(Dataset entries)

____

Background: an optimization exercise with open tools, aiming at a short achievable clock period and few clock cycles per item. Do not read the settings as production practice. Where RTL was checked, it was by simulation tests only, not by an equivalence proof against the original. The RTL of run 1 was laid out without a check of its function. The clock port is modelled as an ideal driver; clocking choices that lean on that would not hold on a real chip. Power and IR drop assume default switching activity.

[flow/config.mk]
export PLATFORM = sky130hd
export DESIGN_NAME = rmw_counter_pipe
export DESIGN_NICKNAME = rmw_counter_pipe
export VERILOG_FILES = /design/flow/design.v
export SDC_FILE = /design/flow/constraint.sdc
export NUM_CORES = 4
export LEC_CHECK = 0
export ABC_CLOCK_PERIOD_IN_PS = 1500
export CAP_MARGIN = 20
export CORE_MARGIN = 2
export CORE_UTILIZATION = 45
export CTS_CLUSTER_DIAMETER = 150
export CTS_CLUSTER_SIZE = 30
export SETUP_SLACK_MARGIN = 2.5
export SLEW_MARGIN = 20
export SYNTH_MEMORY_MAX_BITS = 8192
[flow/flow/root_fix.tcl]
proc my_remove_clock_root { port } {
  set block [ord::get_db_block]
  set clk_net [[$block findBTerm $port] getNet]
  set root_iterms [$clk_net getITerms]
  if { [llength $root_iterms] != 1 } { return }
  set root [[lindex $root_iterms 0] getInst]
  set out_net ""
  foreach it [$root getITerms] {
    if { [$it isOutputSignal] } { set out_net [$it getNet] }
  }
  set loads {}
  foreach it [$out_net getITerms] {
    if { [$it getInst] != $root } { lappend loads $it }
  }
  puts "root buffer [$root getName] drives [llength $loads] pins"
  if { [llength $loads] > 4 } { return }
  set clk_name [$clk_net getName]
  set out_name [$out_net getName]
  foreach it $loads {
    set pin "[[$it getInst] getName]/[[$it getMTerm] getName]"
    disconnect_pin $out_name $pin
    connect_pin $clk_name $pin
  }
  delete_instance [$root getName]
  delete_net $out_name
  puts "removed root clock buffer; clock port now drives [llength $loads] buffers"
}
[flow/flow/pre_cts.tcl]
# Run after ORFS's own clock_tree_synthesis call: remove the tree's root buffer before the
# timing repair that follows it in cts.tcl.
source [file join [file dirname [info script]] root_fix.tcl]
rename clock_tree_synthesis my_orig_clock_tree_synthesis
proc clock_tree_synthesis { args } {
  uplevel 1 [list my_orig_clock_tree_synthesis {*}$args]
  my_remove_clock_root clk
  estimate_parasitics -placement
  report_clock_latency
}
From an optimization exercise on the open Yosys and OpenROAD flow, aimed at a short achievable clock period and few clock cycles per item; shortcuts taken in it are not production practice. The RTL was checked by simulation tests, not by an equivalence proof against the original design.

==> 12-24 <==
// fu_top
module fu_top (
    input  logic        clk,
    input  logic        rst,
    input  logic        valid_i,
    input  logic [3:0]  req_op_i,
    input  logic [31:0] req_src1_i,
    input  logic [31:0] req_src2_i,
    input  logic [31:0] req_store_data_i,
    input  logic [31:0] req_pc_i,
    input  logic [2:0]  req_br_kind_i,
    input  logic        req_pred_taken_i,
    input  logic [31:0] req_br_offset_i,
    input  logic [4:0]  req_dest_i,
    input  logic        req_gr_we_i,
    input  logic [1:0]  req_mem_op_i,
    output logic        ready_o,
    output logic        redirect_mispredict_o,
    output logic [31:0] redirect_target_o,
    output logic        mem_ce_o,
    output logic        mem_we_n_o,
    output logic [3:0]  mem_sel_n_o,
    output logic [31:0] mem_addr_o,
    output logic [31:0] mem_wdata_o,
    input  logic [31:0] mem_rdata_i,
    output logic        mem_ready_o,
    output logic        wb_valid_o,
    output logic [4:0]  wb_dest_o,
    output logic [31:0] wb_data_o
);
export LEC_CHECK = 0
export ABC_CLOCK_PERIOD_IN_PS = 2500
export CAP_MARGIN = 20
export CORE_MARGIN = 2
export CORE_UTILIZATION = 55
export CTS_CLUSTER_DIAMETER = 80
export CTS_CLUSTER_SIZE = 30
export SETUP_SLACK_MARGIN = 5
export SLEW_MARGIN = 20
create_clock -name core_clock -period 8.5 [get_ports {clk}]
standard.sh (not shown) runs the stock make flow with config.mk's settings and CLKGATE_MAP_FILE= SYNTH_SCRIPT=/design/flow/synth_recipe.tcl, a recipe that flattens the netlist after the stock synthesis.
==> flow/flow/run.sh <==
#!/bin/bash
set -euo pipefail
EXTRA="SETUP_SLACK_MARGIN=$(cat flow/margin.txt)"
sed "s|\"\${@:-finish}\"|$EXTRA \"\${@:-finish}\"|" standard.sh > my_standard.sh
grep -q "$EXTRA" my_standard.sh
bash my_standard.sh > make_flow.log 2>&1
==> flow/flow/margin.txt <==
6
==> 07-14 (differences from 12-24) <==
--- a/flow/design.v
+++ b/flow/design.v
@@ -380,28 +380,26 @@
     output logic [4:0]  wb_dest_o,
     output logic [31:0] wb_data_o
 );
     localparam int WB_DEPTH = 24;    
     localparam int MQ_DEPTH = 8;     
     localparam int LQ_DEPTH = 3;     
     localparam int MEM_CYCLES = 6;
-    logic        ready_q;    
-    logic        ready_oq;   
-    logic        ready_aq;   
+    logic        ready_q;
     logic        v0;
     logic [3:0]  op0;
     logic [31:0] a0, b0, am0, bm0, sd0, pc0, off0;
     logic [2:0]  bk0;
     logic        pt0;
     logic [4:0]  dst0;
     logic        we0;
     logic [1:0]  mop0;
     always_ff @(posedge clk or posedge rst) begin
         if (rst) v0 <= 1'b0;
-        else     v0 <= valid_i & ready_aq;
+        else     v0 <= valid_i & ready_q;
     end
     always_ff @(posedge clk) begin
         op0  <= req_op_i;
         a0   <= req_src1_i;
         b0   <= req_src2_i;
         am0  <= req_src1_i;
         bm0  <= req_src2_i;
@@ -410,20 +408,15 @@
         bk0  <= req_br_kind_i;
         pt0  <= req_pred_taken_i;
         off0 <= req_br_offset_i;
         dst0 <= req_dest_i;
         we0  <= req_gr_we_i;
         mop0 <= req_mem_op_i;
     end
-    always_ff @(posedge clk or posedge rst) begin
-        if (rst) ready_oq <= 1'b0;
-        else     ready_oq <= ready_q;
-    end
-    always_ff @(posedge clk) ready_aq <= ready_q;
-    assign ready_o = ready_oq;
+    assign ready_o = ready_q;
     logic        v1;
     logic [3:0]  op1;
     logic [2:0]  bk1;
     logic        pt1;
     logic [4:0]  dst1;
     logic        wb1;        
     logic        mem1;       
@@ -594,23 +587,16 @@
         mul2   <= mul1 && !link1;
         wb2    <= wb1;
         ld2    <= ld1;
         dst2   <= dst1;
         res2   <= res_c;
         rd_t_q <= !taken_c ? pc4_1 : (bk1 == 3'd3) ? trs_c : tpc_c;
     end
-    logic        rd_v_o;
-    logic [31:0] rd_t_o;
-    always_ff @(posedge clk or posedge rst) begin
-        if (rst) rd_v_o <= 1'b0;
-        else     rd_v_o <= rd_v_q;
-    end
-    always_ff @(posedge clk) rd_t_o <= rd_t_q;
-    assign redirect_mispredict_o = rd_v_o;
-    assign redirect_target_o     = rd_t_o;
+    assign redirect_mispredict_o = rd_v_q;
+    assign redirect_target_o     = rd_t_q;
     logic        v3, v4, v5;
     logic        mul3, mul4;
     logic        wb3, wb4, wb5;
     logic        ld3, ld4, ld5;
     logic [4:0]  dst3, dst4, dst5;
     logic [31:0] res3, res4, res5;
     always_ff @(posedge clk or posedge rst) begin
@@ -642,41 +628,23 @@
     end
     logic        mq_push, mq_pop, mq_hv;
     logic [69:0] mq_head;    
     logic [69:0] mq_new;
     logic        mbyp;       
     assign mq_new  = {ld1, wen1, seln1, sum_c, wdata1};
     assign mq_push = v1 && mem1 && !mbyp;
-    logic [69:0]         mq_mem [MQ_DEPTH];
-    logic [MQ_DEPTH-1:0] mq_wp, mq_rp;       
-    logic [3:0]          mq_n;               
-    always_ff @(posedge clk or posedge rst) begin
-        if (rst) begin
-            mq_wp <= MQ_DEPTH'(1);
-            mq_rp <= MQ_DEPTH'(1);
-            mq_n  <= '0;
-            mq_hv <= 1'b0;
-        end else begin
-            if (mq_push) mq_wp <= {mq_wp[MQ_DEPTH-2:0], mq_wp[MQ_DEPTH-1]};
-            if (mq_pop)  mq_rp <= {mq_rp[MQ_DEPTH-2:0], mq_rp[MQ_DEPTH-1]};
-            mq_n  <= mq_n + 4'(mq_push) - 4'(mq_pop);
-            mq_hv <= (mq_n + 4'(mq_push) - 4'(mq_pop)) != 4'd0;
-        end
-    end
-    for (genvar i = 0; i < MQ_DEPTH; i++) begin : g_mq
-        always_ff @(posedge clk) begin
-            if (mq_push && mq_wp[i]) mq_mem[i] <= mq_new;
-        end
-    end
-    always_comb begin
-        mq_head = '0;
-        for (int i = 0; i < MQ_DEPTH; i++) begin
-            if (mq_rp[i]) mq_head = mq_head | mq_mem[i];
-        end
-    end
+    fu_shift_fifo #(.W(70), .D(MQ_DEPTH)) u_mq (
+        .clk     (clk),
+        .rst     (rst),
+        .push_i  (mq_push),
+        .data_i  (mq_new),
+        .pop_i   (mq_pop),
+        .valid_o (mq_hv),
+        .data_o  (mq_head)
+    );
     logic        mce_q, mrdy_q, mld_q;
     logic [2:0]  mcnt_q;
     logic        mwen_q;
     logic [3:0]  mseln_q;
     logic [31:0] maddr_q, mwdata_q;
     logic        mfree;
     logic [2:0]  lcred_q;      
@@ -709,46 +677,36 @@
     logic        mwen_h;
     logic [3:0]  mseln_h;
     logic [31:0] maddr_h, mwdata_h;
     assign mreq_new = mq_hv ? mq_head : mq_new;
     always_ff @(posedge clk) begin
         if (mstart) {mld_q, mwen_h, mseln_h, maddr_h, mwdata_h} <= mreq_new;
     end
-    logic mce_o, mrdy_o, mld_o;
     always_ff @(posedge clk) begin
-        {mwen_q, mseln_q, maddr_q, mwdata_q} <= {mwen_h, mseln_h, maddr_h, mwdata_h};
-        mld_o <= mld_q;
-    end
-    always_ff @(posedge clk or posedge rst) begin
-        if (rst) begin
-            mce_o  <= 1'b0;
-            mrdy_o <= 1'b0;
-        end else begin
-            mce_o  <= mce_q;
-            mrdy_o <= mrdy_q;
-        end
+        {mwen_q, mseln_q, maddr_q, mwdata_q} <= mstart ? mreq_new[68:0]
+                                                       : {mwen_h, mseln_h, maddr_h, mwdata_h};
     end
     always_ff @(posedge clk or posedge rst) begin
         if (rst) lcred_q <= '0;
         else     lcred_q <= lcred_q + 3'(mstart && (mq_hv ? mq_head[69] : ld1)) - 3'(lq_pop);
     end
-    assign mem_ce_o    = mce_o;
+    assign mem_ce_o    = mce_q;
     assign mem_we_n_o  = mwen_q;
     assign mem_sel_n_o = mseln_q;
     assign mem_addr_o  = maddr_q;
     assign mem_wdata_o = mwdata_q;
-    assign mem_ready_o = mrdy_o;
+    assign mem_ready_o = mrdy_q;
     logic [31:0] rdata_q;
     logic        lpush_q;
     logic        lq_hv;
     logic [31:0] lq_head;
     always_ff @(posedge clk) rdata_q <= mem_rdata_i;
     always_ff @(posedge clk or posedge rst) begin
         if (rst) lpush_q <= 1'b0;
-        else     lpush_q <= mrdy_o && mld_o;
+        else     lpush_q <= mrdy_q && mld_q;
     end
     fu_shift_fifo #(.W(32), .D(LQ_DEPTH)) u_lq (
         .clk     (clk),
         .rst     (rst),
         .push_i  (lpush_q),
         .data_i  (rdata_q),
         .pop_i   (lq_pop),
@@ -776,40 +734,29 @@
         if (rst) wbv_q <= 1'b0;
         else     wbv_q <= wq_pop;
     end
     always_ff @(posedge clk) begin
         wbd_q <= wq_head[36:32];
         wbx_q <= wq_head[37] ? lq_head : wq_head[31:0];
     end
-    logic        wbv_o;
-    logic [4:0]  wbd_o;
-    logic [31:0] wbx_o;
-    always_ff @(posedge clk or posedge rst) begin
-        if (rst) wbv_o <= 1'b0;
-        else     wbv_o <= wbv_q;
-    end
-    always_ff @(posedge clk) begin
-        wbd_o <= wbd_q;
-        wbx_o <= wbx_q;
-    end
-    assign wb_valid_o = wbv_o;
-    assign wb_dest_o  = wbd_o;
-    assign wb_data_o  = wbx_o;
+    assign wb_valid_o = wbv_q;
+    assign wb_dest_o  = wbd_q;
+    assign wb_data_o  = wbx_q;
     logic [5:0] wcred_q;
     logic [3:0] mcred_q;
     always_ff @(posedge clk or posedge rst) begin
         if (rst) begin
             wcred_q <= '0;
             mcred_q <= '0;
             ready_q <= 1'b0;
         end else begin
             wcred_q <= wcred_q + 6'(v0 && we0 && (mop0 != 2'd2) && (mop0 != 2'd3))
                                - 6'(wq_pop);
             mcred_q <= mcred_q + 4'(v0 && (mop0 != 2'd0)) - 4'(mstart);
-            ready_q <= (wcred_q <= 6'(WB_DEPTH - 4)) && (mcred_q <= 4'(MQ_DEPTH - 4));
+            ready_q <= (wcred_q <= 6'(WB_DEPTH - 3)) && (mcred_q <= 4'(MQ_DEPTH - 3));
         end
     end
 endmodule
 module fu_shift_fifo #(
     parameter int W = 32,
     parameter int D = 4
 ) (
==> flow_summary.toml <==
[run_status]
outcome = "no timing/DRC/antenna violations"

[clock_network]
clkLatencyLatePin_ns = 0.87

[worst_setup_path]
crit_start = "rd_v_q"
reg2reg_from = "am0[19]"

[route]
num_vias = 98470
wl_met2_um = 190600
wl_met1_um = 166200

[synthesis]
synth_simple_gate_area_share_pct = 13.53
synth_compound_area_share_pct = 11.54
synth-edff-count = 350

[grt]
antenna_found_initial = 44
# the run above: 07-14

____

= What this task involves =
In the entries above, the lines between the one holding "mrdy_o && mld_o;" and the one holding "if (rst) wbv_q <= 1'b0;", inclusive, are to be printed exactly as written, and those alone.

= Written answer =
-        else     lpush_q <= mrdy_o && mld_o;
+        else     lpush_q <= mrdy_q && mld_q;
     end
     fu_shift_fifo #(.W(32), .D(LQ_DEPTH)) u_lq (
         .clk     (clk),
         .rst     (rst),
         .push_i  (lpush_q),
         .data_i  (rdata_q),
         .pop_i   (lq_pop),
@@ -776,40 +734,29 @@
         if (rst) wbv_q <= 1'b0;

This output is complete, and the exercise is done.